Под знаком незаконнорожденных (Набоков) - страница 21

Но им не пришлось ни звонить, ни стучать — или что там еще, — ибо дверь наверху распахнулась, явив фигуру чудесного доктора Александера, который был уже здесь, взмыл, небось, по какой-нибудь черной лестнице или в одной из тех безостановочных штук, которыми я поднимался когда-то из близнеца этой ночи в Кивинаватине, от ужасов Лаврентийской революции, через кишащую упырями Провинцию Пермь, сквозь Едва Современный, Слегка Современный, Не Столь Современный, Вполне Современный, Совсем Современный — тепло, тепло! — периоды вверх, в мой номер, на моем этаже отеля в дальней стране, выше, выше, в лифте — экспрессе из тех, которыми правят изящные руки — мои в негативе — темнокожих мужчин с падающими желудками и взлетающими сердцами, никогда не достигающих Рая, ибо Рай — это не сад на крыше; а из глубин рогоголового холла уже приближался скорым шагом старый президент Азуреус, раскрыв объятья, заранее сияя блеклыми голубыми глазами, подрагивая морщинистым долгим надгубьем —

— Ну конечно, — как глупо с моей стороны, — подумал Круг, круг в Круге, один Круг в другом.

4

Манера, в которой встречал гостей старик Азуреус, являла собою эпическую песню без слов. Лучась восхищенной улыбкой, медленно, нежно, он брал вашу руку в свои мягкие ладони, держа ее так, точно она — драгоценность, наградившая долгие поиски, или воробышек — весь из пуха и испуга, — вглядываясь в вас во влажном молчании не очами, скорее лучами морщин, — потом, медленномедленно, серебристая улыбка начинала подтаивать, нежные старые длани потихоньку теряли хватку, пустое выражение сменяло пылкий свет на бледном и хрупком лице, и он покидал вас, как будто все это было ошибкой, как будто вы, в конце-то концов, вовсе не тот любимый — тот любимый, коего в следующую минуту он обнаруживал в другом углу, и вновь занималась улыбка, опять воробья обнимали ладони, и снова все это таяло.

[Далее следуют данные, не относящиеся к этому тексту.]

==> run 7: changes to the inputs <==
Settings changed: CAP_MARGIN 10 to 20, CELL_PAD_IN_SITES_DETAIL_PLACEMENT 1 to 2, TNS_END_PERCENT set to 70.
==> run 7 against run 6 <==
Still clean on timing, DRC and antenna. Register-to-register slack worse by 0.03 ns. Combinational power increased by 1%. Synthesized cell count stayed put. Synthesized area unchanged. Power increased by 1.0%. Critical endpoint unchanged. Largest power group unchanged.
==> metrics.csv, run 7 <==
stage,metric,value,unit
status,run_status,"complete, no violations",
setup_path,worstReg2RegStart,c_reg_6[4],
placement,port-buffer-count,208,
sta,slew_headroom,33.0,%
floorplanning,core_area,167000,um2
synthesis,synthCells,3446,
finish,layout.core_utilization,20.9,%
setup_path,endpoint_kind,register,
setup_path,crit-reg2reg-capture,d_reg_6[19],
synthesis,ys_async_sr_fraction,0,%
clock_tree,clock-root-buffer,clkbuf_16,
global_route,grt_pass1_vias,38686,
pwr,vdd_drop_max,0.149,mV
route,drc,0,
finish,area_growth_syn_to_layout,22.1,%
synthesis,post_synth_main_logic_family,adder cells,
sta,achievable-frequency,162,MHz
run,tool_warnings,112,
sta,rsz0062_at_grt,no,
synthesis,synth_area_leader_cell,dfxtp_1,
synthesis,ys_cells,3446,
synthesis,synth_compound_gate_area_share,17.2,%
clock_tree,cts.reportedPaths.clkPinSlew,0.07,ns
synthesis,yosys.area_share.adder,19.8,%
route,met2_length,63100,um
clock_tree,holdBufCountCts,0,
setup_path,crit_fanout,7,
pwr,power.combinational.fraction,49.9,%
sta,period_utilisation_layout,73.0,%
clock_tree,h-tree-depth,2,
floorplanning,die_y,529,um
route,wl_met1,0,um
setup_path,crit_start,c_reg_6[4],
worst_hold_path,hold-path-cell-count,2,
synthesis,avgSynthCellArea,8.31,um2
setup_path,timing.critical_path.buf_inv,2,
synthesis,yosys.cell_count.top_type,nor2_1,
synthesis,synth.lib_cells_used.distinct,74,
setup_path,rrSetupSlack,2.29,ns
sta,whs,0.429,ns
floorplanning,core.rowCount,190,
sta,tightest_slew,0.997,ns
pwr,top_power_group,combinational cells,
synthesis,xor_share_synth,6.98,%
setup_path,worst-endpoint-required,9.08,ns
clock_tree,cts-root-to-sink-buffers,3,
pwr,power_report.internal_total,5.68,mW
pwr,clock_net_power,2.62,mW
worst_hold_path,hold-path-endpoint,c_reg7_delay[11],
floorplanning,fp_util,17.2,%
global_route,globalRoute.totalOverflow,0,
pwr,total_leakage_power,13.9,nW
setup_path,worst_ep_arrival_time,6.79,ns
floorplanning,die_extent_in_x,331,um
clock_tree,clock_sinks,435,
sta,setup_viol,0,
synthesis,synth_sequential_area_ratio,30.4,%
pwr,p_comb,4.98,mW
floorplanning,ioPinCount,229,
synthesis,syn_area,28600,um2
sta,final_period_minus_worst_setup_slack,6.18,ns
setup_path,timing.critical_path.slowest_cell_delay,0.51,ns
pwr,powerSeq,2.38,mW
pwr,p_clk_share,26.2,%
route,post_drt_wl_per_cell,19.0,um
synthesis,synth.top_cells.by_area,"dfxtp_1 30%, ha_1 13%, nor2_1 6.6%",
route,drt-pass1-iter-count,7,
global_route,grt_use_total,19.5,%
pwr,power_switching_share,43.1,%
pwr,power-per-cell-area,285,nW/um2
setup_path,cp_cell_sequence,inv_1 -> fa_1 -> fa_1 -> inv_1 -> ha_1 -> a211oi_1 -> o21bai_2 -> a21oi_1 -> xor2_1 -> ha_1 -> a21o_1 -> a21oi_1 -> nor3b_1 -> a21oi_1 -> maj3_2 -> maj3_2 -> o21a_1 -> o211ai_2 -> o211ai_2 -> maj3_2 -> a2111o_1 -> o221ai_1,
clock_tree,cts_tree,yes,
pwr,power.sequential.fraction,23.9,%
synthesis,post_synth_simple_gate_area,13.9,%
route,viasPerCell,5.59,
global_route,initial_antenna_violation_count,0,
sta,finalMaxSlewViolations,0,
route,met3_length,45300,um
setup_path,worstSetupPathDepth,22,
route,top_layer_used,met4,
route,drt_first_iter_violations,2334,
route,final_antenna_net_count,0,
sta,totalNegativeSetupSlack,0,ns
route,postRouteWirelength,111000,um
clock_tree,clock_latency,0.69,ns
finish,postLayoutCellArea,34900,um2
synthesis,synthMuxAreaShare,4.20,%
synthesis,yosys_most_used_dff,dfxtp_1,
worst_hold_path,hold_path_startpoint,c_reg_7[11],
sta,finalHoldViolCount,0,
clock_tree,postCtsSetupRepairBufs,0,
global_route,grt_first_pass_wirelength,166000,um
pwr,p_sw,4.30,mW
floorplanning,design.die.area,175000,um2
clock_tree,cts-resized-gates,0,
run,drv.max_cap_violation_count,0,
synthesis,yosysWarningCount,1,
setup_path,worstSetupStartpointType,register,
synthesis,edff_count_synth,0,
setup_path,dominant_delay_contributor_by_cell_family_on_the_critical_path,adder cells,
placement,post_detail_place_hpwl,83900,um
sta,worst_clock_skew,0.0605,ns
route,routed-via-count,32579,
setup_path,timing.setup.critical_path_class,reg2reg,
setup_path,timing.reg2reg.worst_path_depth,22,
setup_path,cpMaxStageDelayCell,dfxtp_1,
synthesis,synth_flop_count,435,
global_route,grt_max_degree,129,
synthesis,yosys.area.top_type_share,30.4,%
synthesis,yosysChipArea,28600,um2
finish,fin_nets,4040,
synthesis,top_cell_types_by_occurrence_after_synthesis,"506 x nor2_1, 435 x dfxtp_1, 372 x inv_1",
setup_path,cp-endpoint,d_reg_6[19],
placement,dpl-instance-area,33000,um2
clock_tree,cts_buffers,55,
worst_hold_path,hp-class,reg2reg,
==> flow/design.v (excerpt) <==
module Cfu (
  input               cmd_valid,
  output              cmd_ready,
  input      [9:0]    cmd_payload_function_id,
  input      [31:0]   cmd_payload_inputs_0,
  input      [31:0]   cmd_payload_inputs_1,
  output reg          rsp_valid,
  input               rsp_ready,
  output reg [31:0]   rsp_payload_outputs_0,
  input               reset,
  input               clk
);
Size in the first run: about 98 flip-flops, about 110 I/O pins, ~17000 µm² of cells after synthesis.
Settings: LEC_CHECK=0, ABC_AREA=1, CAP_MARGIN=20, CORE_ASPECT_RATIO=1.4, CORE_MARGIN=2, CORE_UTILIZATION=68, CTS_CLUSTER_DIAMETER=288, CTS_CLUSTER_SIZE=99, PLACE_DENSITY=0.37, SETUP_SLACK_MARGIN=-0.39, SLEW_MARGIN=20, TNS_END_PERCENT=10; clock period 7.47 ns.
run.sh (not shown) runs the stock make flow with config.mk's settings and CLKGATE_MAP_FILE=.
The first run never finished: it broke off in global routing (5_1_grt).
==> inputs of run F <==
// CED
module  CED(
  input  clk,
  input  rst,
  input  enable,
  output reg ird,
  input  [7:0] idata,	
  output reg [13:0] iaddr,
  output reg cwr_mag_0,
  output reg [12:0] cdata_mag_wr0,
  output reg crd_mag_0,
  input  [12:0] cdata_mag_rd0,
  output reg [13:0] caddr_mag_0,
  output reg cwr_ang_0,
  output reg [12:0] cdata_ang_wr0,
  output reg crd_ang_0,
  input  [12:0] cdata_ang_rd0,
  output reg [13:0] caddr_ang_0,
  output reg cwr1,
  output reg [12:0] cdata_wr1,
  output reg crd1,
  input  [12:0] cdata_rd1,
  output reg [13:0] caddr_1,
  output reg cwr2,
  output reg [12:0] cdata_wr2,
  output reg [13:0] caddr_2,
  output done
);
make LEC_CHECK=0 CAP_MARGIN=20 CORE_ASPECT_RATIO=0.51 CORE_MARGIN=10 CORE_UTILIZATION=25 HOLD_SLACK_MARGIN=-0.03 MAX_ROUTING_LAYER=met5 MIN_ROUTING_LAYER=met2 SETUP_SLACK_MARGIN=2.3 SLEW_MARGIN=20 finish   # period 7.88 ns
run.sh (not shown) runs the stock make flow with config.mk's settings and CLKGATE_MAP_FILE=.
==> run K (differences from run F) <==
CORE_ASPECT_RATIO = 1.74   (was 0.51)
CORE_MARGIN = 2   (was 10)
CORE_UTILIZATION = 40   (was 25)
HOLD_SLACK_MARGIN = default   (was -0.03)
MAX_ROUTING_LAYER = default   (was met5)
MIN_ROUTING_LAYER = default   (was met2)
PLACE_DENSITY_LB_ADDON = 0.1   (was default)
SETUP_SLACK_MARGIN = default   (was 2.3)
SLEW_MARGIN = 30   (was 20)
==> flow/constraint.sdc (replaced) <==
create_clock -name core_clock -period 5.0 [get_ports {clk}]
set_input_delay 1.0000 -clock core_clock [delete_from_list [all_inputs] [get_ports {clk}]]
set_output_delay 1.0000 -clock core_clock [all_outputs]
set_load 0.01 [all_outputs]
==> run M (differences from run F) <==
CELL_PAD_IN_SITES_DETAIL_PLACEMENT = 2   (was default)
CORE_ASPECT_RATIO = default   (was 0.51)
CORE_MARGIN = 2   (was 10)
CORE_UTILIZATION = 40   (was 25)
HOLD_SLACK_MARGIN = default   (was -0.03)
MAX_ROUTING_LAYER = default   (was met5)
MIN_ROUTING_LAYER = default   (was met2)
SETUP_SLACK_MARGIN = default   (was 2.3)
==> flow/constraint.sdc (replaced) <==
create_clock -name core_clock -period 2.89 [get_ports {clk}]
set_input_delay 0.5780 -clock core_clock [delete_from_list [all_inputs] [get_ports {clk}]]
set_output_delay 0.5780 -clock core_clock [all_outputs]
set_load 0.01 [all_outputs]
==> comparison <==
Run F passed the timing, DRC and antenna checks. Run M ended with an error in 4_1_cts on DPL-0033. Run K went through all stages and came out clean. Core utilization: run K is higher than run F (17 points). Against run F, the hold slack of run K is worse by 0.018 ns. Register-to-register slack: run F is higher than run K (2.2 ns). Of run K and run F, run K has the higher sequential share of layout area (gap 0.56 points). Die area: run F > run K > run M.
== job 5891 ==
==> flow/design.v (excerpt) <==
module axi_slave #(
    parameter AXI_ID_WD   = 2,
    parameter AXI_DATA_WD = 32,
    parameter AXI_ADDR_WD = 32,
    parameter AXI_STRB_WD = 4
    )(
    input                      S_AXI_ACLK,
    input                      S_AXI_ARESETN,
    input  [AXI_ADDR_WD-1 : 0] S_AXI_AWADDR,
    input  [AXI_ID_WD-1   : 0] S_AXI_AWID,
    input  [1 : 0]             S_AXI_AWBURST,
    input  [2 : 0]             S_AXI_AWSIZE,
    input  [7 : 0]             S_AXI_AWLEN,
    input                      S_AXI_AWVALID,
    output                     S_AXI_AWREADY,
    input  [AXI_DATA_WD-1 : 0] S_AXI_WDATA,
    input  [AXI_STRB_WD-1 : 0] S_AXI_WSTRB,
    input                      S_AXI_WLAST,
    input                      S_AXI_WVALID,
    output                     S_AXI_WREADY,
    output [AXI_ID_WD-1   : 0] S_AXI_BID,
    output [1 : 0]             S_AXI_BRESP,
    output                     S_AXI_BVALID,
    input                      S_AXI_BREADY,
    input  [AXI_ADDR_WD-1 : 0] S_AXI_ARADDR,
    input  [AXI_ID_WD-1   : 0] S_AXI_ARID,
    input  [1 : 0]             S_AXI_ARBURST,
    input  [2 : 0]             S_AXI_ARSIZE,
    input  [7 : 0]             S_AXI_ARLEN,
    input                      S_AXI_ARVALID,
    output                     S_AXI_ARREADY,
    output [AXI_DATA_WD-1 : 0] S_AXI_RDATA,
    output                     S_AXI_RLAST,
    output [AXI_ID_WD-1   : 0] S_AXI_RID,
    output [1 : 0]             S_AXI_RRESP,
    output                     S_AXI_RVALID,
    input                      S_AXI_RREADY
    );
For scale: about 2100 flip-flops, roughly 86000 sq um of cells after synthesis.
clock: 3.54 ns
lec_check: 0
abc_area: 0
cap_margin: 15
cell_pad_in_sites_detail_placement: 0
cell_pad_in_sites_global_placement: 0
core_margin: 2
core_utilization: 72
cts_cluster_diameter: 93
gpl_routability_driven: 1
min_routing_layer: met1
place_density_lb_addon: 0.06
setup_slack_margin: -0.18
slew_margin: 20
tns_end_percent: 65
run.sh (not shown) runs the stock make flow with config.mk's settings and CLKGATE_MAP_FILE=.
In job 5891 the implementation completed, yet the final layout does not meet the checks, the culprit being negative setup slack.
### job 5891 -> job 2545
Settings: SETUP_SLACK_MARGIN removed (was -0.18); MIN_ROUTING_LAYER removed (was met1); CTS_CLUSTER_DIAMETER removed (was 93); GPL_ROUTABILITY_DRIVEN removed (was 1); PLACE_DENSITY newly set to 0.5; TNS_END_PERCENT removed (was 65); PLACE_DENSITY_LB_ADDON removed (was 0.06); CAP_MARGIN changed from 15 to 20; ABC_AREA removed (was 0); CTS_CLUSTER_SIZE newly set to 15; the clock period (ns, I/O delays scaled along) changed from 3.54 to 4.76.
Results
Job 2545 finished all stages; however, its layout fails the closing checks, the failures being negative setup slack.
Diff job 5891 -> job 2545 | largest fanout of any net on the critical path | decrease of 1
| total wire length | job 2545 vs job 5891 | better |
Portion of total power attributed to combinational logic (higher): job 5891
Taking job 5891 as the reference, in job 2545 max capacitance violation total flat; insertion delay at the late pin of the worst-skew pair flat; final cell count down 315; core utilization down 1.7 points.
The routed length on met3 in job 5891 is 1.19 times that in job 2545.
Post-place setup slack on job 2545 is ahead of job 5891.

Двадцать примерно выдающихся представителей Университета, некоторые из них — недавние пассажиры д-ра Александера, — стояли или сидели в просторной, отчасти даже сверкавшей гостиной (не все лампы горели под зелеными облачками и ангелочками ее потолка), и может быть еще с полдюжины присутствовало в смежном mussikishe [музыкальном салоне], — старый джентльмен был а ses heures средней руки арфистом и любил выстроить трио (с собой в роли гипотенузы) или пригласить какого-нибудь крупного музыканта выделывать разные штуки с роялем, после чего раздавались малюсенькие и не очень обильные бутерброды, а также треугольные bouches, обладавшие, как он наивно полагал, лишь им присущим очарованием (по причине их формы); их разносили две служанки и его незамужняя дочь, от которой невнятно припахивало одеколоном и различимо — потом. Сегодня взамен этих лакомств предлагался чай с сухими печеньями; и черепаховой масти кошка (которую поочередно ласкали профессор химии и математик Хедрон) лежала на темносияющем "Бехштейне". Глиман легко, как опадающий лист, скользнул по ней электрической лапкой, и кошка поднялась, словно вскипевшее молоко, громко мурлыча, но маленький медиевист был нынче рассеян и побрел прочь. Близ одного из плотно завешенных окон стояли, беседуя, Экономика, Богословие и Новейшая История. Несмотря на плотность завесы, явственно ощущался жиденький, но ядовитенький сквознячок. Д-р Александер присел за столик, сдвинул аккуратно в северо-западный угол населяющие его вещицы (стеклянная пепельница, фарфоровый ослик, навьюченный корзинками для спичек, коробочка, притворившаяся книгой) и принялся просматривать список имен, кое-какие вычеркивая невиданно острым карандашом. Президент склонился над ним в смешанном состоянии пытливости и заботы. Время от времени д-р Александер приостанавливался, дабы поразмыслить, бережно гладил свободной рукой прилизанные светлые волосы на затылке.